#### TASK DATA
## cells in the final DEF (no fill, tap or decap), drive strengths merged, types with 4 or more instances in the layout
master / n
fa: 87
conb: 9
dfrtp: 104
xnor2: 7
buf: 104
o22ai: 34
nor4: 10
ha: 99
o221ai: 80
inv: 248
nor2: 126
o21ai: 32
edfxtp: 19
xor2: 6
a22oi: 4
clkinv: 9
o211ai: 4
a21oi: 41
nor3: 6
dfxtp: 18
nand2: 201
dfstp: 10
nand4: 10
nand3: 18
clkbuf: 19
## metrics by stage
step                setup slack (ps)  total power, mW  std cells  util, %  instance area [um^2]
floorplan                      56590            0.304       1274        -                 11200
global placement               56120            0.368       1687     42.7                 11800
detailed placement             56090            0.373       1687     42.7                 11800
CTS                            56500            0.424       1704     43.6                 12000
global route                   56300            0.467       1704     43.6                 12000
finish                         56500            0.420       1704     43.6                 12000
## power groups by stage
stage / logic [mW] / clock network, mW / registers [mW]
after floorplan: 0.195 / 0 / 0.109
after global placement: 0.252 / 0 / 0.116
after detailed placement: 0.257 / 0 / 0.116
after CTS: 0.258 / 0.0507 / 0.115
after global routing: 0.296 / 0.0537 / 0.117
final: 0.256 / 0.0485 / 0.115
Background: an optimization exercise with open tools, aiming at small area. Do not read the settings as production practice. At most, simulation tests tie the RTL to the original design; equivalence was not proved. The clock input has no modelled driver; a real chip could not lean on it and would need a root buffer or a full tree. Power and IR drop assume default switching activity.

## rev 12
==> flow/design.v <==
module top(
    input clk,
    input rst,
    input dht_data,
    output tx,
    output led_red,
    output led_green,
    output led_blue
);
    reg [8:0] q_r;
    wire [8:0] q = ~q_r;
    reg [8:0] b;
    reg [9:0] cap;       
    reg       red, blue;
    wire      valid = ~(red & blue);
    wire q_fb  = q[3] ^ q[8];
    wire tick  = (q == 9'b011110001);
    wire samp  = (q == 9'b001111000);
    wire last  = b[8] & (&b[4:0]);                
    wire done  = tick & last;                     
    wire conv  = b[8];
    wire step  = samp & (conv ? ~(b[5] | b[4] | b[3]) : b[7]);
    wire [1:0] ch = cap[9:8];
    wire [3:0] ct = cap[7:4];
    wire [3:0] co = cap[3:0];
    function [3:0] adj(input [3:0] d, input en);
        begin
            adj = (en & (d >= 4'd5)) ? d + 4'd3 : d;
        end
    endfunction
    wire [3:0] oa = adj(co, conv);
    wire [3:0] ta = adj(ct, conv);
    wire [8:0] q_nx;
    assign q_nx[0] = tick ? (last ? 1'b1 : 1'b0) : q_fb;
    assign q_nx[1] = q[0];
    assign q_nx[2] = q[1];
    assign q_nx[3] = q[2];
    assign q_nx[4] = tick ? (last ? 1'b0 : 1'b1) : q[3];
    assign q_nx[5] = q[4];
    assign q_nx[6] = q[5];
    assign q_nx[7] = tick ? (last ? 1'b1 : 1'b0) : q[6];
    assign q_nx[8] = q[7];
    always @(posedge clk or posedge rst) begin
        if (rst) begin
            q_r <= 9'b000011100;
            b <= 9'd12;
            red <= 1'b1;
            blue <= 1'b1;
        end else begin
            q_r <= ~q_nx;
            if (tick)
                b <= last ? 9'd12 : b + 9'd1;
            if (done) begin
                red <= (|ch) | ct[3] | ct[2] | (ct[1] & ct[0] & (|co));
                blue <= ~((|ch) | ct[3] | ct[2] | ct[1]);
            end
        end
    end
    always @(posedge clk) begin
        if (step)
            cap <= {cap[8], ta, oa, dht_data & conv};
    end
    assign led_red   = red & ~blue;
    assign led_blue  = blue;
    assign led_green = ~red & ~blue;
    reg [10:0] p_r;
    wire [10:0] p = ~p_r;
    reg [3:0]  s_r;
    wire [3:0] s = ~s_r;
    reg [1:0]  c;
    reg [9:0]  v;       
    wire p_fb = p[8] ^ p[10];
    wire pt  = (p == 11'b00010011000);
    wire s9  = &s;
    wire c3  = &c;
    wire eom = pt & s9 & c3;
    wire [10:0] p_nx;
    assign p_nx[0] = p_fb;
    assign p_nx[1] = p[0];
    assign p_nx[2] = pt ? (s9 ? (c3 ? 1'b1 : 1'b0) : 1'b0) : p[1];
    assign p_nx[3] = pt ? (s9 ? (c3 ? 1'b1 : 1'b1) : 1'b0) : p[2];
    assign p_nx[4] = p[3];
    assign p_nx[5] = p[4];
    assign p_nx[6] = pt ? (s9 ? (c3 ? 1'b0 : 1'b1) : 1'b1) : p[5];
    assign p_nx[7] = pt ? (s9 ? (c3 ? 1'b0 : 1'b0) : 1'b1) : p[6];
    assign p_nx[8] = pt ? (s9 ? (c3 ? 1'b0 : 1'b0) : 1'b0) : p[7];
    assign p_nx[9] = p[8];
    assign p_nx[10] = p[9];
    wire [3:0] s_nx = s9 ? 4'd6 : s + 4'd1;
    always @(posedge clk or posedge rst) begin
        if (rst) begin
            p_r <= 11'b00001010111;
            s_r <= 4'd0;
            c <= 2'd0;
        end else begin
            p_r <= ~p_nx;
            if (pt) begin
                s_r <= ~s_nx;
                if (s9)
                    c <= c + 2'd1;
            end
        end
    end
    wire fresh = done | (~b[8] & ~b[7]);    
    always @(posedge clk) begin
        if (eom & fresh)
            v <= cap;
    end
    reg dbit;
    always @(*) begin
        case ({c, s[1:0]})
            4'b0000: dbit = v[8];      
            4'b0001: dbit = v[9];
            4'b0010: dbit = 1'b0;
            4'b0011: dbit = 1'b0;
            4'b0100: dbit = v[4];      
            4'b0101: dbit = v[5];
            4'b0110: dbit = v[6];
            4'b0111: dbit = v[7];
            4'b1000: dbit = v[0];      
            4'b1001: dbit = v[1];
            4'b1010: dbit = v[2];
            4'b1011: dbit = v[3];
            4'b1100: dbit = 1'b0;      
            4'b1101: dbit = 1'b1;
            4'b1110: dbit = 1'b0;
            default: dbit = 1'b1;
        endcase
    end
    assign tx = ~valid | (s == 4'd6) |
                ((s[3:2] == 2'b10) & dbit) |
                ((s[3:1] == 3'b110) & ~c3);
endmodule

...

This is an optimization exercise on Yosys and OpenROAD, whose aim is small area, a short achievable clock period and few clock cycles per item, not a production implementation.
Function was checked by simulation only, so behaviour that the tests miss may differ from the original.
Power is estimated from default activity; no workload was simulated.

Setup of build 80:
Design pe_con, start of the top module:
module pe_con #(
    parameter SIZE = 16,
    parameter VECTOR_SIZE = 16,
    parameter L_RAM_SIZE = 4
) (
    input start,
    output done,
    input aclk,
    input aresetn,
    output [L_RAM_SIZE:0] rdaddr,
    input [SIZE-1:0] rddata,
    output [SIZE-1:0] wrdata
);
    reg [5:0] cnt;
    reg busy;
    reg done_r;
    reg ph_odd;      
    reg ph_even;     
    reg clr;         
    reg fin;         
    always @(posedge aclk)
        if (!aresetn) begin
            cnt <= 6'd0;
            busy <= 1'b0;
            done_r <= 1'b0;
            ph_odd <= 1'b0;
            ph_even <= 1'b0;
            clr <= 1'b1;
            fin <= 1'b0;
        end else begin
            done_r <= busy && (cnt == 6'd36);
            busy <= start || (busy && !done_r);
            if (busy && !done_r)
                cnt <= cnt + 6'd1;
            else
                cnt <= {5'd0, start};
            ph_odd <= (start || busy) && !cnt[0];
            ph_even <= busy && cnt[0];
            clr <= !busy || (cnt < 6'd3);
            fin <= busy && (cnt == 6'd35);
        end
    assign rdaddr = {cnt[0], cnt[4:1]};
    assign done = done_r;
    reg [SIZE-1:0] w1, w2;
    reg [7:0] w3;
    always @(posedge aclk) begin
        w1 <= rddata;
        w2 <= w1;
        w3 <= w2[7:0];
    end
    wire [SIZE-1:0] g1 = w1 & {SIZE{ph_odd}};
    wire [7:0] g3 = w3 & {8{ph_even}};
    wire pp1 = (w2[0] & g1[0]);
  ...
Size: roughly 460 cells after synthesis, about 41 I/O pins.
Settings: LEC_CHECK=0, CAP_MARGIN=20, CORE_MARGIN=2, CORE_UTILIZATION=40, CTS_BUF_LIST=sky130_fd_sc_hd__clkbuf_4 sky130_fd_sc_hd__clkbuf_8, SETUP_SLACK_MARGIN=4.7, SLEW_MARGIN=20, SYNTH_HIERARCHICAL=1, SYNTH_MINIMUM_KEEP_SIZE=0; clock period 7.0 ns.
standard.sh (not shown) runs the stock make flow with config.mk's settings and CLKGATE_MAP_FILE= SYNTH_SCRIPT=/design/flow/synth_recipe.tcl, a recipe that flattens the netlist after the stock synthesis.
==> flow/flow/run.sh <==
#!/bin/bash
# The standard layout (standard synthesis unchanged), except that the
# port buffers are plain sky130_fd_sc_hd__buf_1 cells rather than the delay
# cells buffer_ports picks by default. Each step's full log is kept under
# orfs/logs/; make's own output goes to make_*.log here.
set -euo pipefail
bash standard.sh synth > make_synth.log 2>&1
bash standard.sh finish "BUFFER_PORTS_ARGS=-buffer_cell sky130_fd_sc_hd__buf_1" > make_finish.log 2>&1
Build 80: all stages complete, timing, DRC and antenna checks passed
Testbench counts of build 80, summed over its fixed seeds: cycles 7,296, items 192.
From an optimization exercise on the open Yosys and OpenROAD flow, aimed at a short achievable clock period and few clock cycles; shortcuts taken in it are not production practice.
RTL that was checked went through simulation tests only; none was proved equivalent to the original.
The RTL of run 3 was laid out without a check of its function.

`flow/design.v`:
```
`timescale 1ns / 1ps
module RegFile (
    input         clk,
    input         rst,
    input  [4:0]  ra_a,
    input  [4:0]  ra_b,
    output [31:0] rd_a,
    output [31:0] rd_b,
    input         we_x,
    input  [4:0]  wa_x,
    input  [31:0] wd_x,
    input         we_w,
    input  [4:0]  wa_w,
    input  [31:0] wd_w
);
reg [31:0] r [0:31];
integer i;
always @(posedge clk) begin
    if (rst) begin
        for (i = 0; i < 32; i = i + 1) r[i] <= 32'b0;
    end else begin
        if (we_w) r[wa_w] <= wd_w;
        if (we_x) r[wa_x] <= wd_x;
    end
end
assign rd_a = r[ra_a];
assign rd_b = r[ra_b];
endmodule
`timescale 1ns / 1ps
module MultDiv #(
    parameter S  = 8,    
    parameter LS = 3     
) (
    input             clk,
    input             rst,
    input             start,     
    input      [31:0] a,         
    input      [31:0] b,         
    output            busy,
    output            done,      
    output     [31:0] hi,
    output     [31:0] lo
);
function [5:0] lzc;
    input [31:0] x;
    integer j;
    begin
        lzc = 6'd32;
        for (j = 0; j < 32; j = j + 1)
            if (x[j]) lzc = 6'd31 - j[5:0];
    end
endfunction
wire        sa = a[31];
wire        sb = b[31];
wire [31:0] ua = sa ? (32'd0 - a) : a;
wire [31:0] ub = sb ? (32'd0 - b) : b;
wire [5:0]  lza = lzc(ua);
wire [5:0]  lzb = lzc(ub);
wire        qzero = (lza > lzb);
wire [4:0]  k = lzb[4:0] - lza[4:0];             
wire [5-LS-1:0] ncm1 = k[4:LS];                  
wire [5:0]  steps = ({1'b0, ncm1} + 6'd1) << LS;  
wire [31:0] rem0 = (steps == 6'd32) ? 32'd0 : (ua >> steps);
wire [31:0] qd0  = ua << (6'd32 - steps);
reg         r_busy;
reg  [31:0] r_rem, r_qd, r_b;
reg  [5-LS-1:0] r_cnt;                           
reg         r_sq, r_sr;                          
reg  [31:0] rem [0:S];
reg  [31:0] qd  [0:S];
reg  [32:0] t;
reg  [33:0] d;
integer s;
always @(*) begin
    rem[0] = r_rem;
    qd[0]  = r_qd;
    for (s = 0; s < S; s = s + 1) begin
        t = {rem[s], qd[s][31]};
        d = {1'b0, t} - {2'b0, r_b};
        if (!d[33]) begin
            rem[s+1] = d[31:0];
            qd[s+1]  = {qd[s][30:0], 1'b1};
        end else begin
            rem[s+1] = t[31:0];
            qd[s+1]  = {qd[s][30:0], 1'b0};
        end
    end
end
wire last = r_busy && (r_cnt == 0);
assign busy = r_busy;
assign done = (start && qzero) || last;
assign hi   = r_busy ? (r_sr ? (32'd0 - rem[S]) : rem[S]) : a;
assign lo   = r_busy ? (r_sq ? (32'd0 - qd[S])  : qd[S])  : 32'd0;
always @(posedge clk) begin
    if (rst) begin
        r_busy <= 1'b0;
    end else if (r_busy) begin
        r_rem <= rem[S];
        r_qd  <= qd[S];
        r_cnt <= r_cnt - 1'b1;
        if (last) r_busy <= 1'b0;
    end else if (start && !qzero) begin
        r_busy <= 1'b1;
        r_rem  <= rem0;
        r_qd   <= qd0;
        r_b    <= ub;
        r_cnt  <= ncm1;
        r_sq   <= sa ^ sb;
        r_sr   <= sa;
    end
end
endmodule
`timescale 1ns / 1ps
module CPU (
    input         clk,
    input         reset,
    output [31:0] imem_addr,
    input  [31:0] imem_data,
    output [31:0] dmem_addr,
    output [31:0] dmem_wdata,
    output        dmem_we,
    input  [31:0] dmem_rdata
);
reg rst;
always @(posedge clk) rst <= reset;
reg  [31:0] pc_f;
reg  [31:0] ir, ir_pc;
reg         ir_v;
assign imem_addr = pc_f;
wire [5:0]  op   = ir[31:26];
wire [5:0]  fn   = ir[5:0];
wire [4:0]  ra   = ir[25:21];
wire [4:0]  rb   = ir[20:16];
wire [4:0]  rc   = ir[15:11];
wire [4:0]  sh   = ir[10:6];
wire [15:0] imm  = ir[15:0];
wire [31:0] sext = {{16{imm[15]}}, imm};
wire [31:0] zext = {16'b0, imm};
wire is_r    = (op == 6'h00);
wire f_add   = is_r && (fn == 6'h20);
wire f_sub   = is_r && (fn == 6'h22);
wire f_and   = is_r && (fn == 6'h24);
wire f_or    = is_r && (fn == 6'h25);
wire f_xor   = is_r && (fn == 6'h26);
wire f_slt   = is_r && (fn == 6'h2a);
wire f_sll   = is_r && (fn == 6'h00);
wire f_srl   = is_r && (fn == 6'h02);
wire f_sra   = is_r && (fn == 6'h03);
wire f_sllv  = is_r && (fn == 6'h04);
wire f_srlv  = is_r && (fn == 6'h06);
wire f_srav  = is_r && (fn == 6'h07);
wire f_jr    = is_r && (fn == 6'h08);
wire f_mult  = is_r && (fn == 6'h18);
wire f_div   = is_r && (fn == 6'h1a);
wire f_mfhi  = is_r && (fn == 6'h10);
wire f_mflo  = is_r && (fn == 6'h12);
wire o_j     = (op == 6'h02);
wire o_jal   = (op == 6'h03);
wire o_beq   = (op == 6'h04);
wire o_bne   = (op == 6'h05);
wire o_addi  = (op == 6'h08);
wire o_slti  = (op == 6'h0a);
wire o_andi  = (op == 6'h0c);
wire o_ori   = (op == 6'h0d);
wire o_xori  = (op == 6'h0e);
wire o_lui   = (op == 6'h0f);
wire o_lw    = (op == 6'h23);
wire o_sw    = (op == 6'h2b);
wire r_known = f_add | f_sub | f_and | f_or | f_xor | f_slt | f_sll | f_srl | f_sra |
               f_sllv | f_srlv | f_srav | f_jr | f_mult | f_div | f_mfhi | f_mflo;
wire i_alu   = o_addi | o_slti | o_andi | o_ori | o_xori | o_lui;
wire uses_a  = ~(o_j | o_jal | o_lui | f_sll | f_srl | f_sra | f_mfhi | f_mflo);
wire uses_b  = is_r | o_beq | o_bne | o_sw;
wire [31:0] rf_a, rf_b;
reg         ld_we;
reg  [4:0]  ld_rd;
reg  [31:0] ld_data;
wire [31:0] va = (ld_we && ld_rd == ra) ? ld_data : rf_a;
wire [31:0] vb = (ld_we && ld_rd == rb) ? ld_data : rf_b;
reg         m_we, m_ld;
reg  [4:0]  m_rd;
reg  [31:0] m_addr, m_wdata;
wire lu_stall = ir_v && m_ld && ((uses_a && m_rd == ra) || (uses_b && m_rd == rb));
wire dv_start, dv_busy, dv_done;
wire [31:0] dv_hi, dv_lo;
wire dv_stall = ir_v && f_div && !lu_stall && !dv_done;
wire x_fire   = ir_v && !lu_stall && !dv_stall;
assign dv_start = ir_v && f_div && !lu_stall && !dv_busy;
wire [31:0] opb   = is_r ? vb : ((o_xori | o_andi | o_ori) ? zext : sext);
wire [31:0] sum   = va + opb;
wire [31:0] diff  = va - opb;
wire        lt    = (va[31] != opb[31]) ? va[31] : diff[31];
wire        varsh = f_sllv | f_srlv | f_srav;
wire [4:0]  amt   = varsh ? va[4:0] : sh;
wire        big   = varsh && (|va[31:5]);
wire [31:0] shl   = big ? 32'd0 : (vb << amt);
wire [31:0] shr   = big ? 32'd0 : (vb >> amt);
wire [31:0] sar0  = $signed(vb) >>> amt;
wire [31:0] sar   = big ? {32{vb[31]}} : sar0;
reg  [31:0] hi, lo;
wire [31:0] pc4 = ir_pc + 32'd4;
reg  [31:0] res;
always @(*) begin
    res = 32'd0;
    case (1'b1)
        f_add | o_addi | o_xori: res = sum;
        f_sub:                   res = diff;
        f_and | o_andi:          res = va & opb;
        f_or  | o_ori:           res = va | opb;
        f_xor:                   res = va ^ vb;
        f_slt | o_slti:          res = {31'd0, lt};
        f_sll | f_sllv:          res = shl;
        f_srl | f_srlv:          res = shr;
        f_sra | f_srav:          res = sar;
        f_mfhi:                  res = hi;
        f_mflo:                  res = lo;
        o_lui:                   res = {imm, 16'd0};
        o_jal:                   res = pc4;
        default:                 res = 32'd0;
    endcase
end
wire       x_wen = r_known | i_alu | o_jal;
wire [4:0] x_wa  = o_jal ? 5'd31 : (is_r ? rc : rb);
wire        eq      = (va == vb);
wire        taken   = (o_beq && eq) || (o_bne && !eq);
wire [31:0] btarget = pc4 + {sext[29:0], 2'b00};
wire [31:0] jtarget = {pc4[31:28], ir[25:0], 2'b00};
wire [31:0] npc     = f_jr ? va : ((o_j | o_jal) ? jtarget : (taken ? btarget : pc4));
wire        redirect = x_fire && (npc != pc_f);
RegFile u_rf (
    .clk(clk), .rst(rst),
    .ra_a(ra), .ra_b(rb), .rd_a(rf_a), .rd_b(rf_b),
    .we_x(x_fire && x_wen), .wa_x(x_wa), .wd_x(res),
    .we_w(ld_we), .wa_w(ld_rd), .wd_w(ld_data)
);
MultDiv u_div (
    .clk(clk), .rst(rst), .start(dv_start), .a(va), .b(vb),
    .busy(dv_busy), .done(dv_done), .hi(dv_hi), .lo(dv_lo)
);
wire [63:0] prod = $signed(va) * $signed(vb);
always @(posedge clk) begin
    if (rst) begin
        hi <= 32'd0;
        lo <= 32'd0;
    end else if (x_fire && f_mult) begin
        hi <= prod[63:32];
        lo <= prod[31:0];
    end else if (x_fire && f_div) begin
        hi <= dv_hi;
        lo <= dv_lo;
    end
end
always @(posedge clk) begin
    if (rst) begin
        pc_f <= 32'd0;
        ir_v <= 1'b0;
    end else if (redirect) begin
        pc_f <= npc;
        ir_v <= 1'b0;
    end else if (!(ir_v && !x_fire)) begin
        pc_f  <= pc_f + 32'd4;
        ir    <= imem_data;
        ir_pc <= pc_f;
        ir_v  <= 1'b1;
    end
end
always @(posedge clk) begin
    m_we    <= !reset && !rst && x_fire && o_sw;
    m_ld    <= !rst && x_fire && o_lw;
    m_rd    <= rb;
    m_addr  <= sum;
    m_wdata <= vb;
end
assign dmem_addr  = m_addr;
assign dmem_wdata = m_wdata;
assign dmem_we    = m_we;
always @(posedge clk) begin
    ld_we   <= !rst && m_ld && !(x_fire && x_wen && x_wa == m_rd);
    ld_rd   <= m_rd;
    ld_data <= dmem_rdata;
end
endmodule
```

---

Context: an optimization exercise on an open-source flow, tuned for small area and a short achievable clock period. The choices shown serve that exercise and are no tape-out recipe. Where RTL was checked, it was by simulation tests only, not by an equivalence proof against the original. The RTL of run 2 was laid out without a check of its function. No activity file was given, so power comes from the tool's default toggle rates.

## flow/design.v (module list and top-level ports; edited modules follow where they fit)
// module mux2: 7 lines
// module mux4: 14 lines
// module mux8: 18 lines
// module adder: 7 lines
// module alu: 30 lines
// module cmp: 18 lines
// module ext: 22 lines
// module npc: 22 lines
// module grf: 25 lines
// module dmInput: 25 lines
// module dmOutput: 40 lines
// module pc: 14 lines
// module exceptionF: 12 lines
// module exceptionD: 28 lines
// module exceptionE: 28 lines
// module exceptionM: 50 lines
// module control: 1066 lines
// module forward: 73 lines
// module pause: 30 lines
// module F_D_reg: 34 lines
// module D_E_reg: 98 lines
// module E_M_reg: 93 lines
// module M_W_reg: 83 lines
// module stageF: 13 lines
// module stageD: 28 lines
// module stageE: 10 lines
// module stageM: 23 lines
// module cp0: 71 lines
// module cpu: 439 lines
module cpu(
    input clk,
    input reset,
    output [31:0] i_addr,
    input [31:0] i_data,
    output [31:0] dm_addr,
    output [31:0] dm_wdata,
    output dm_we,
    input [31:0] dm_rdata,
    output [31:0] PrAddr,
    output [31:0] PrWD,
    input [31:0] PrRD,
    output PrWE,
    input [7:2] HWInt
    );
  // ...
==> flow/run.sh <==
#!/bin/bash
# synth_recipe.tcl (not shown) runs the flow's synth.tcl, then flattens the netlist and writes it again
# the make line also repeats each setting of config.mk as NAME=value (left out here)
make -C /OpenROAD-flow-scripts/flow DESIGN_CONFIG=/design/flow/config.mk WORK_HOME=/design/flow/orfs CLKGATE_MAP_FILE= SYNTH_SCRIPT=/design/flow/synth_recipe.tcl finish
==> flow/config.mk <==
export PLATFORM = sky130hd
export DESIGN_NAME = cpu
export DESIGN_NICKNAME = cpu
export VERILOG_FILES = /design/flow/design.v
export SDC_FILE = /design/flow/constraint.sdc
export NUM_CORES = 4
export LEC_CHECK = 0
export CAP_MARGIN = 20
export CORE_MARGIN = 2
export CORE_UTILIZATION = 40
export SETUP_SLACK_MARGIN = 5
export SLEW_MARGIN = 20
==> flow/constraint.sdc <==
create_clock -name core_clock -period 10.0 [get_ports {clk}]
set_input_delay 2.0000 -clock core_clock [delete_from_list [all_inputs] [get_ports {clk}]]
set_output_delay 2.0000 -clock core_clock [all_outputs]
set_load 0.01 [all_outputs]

#### WHAT YOU SHOULD DO
Return solely the number of lines in the data that include the word "placement".

#### EXERCISE ANSWER
4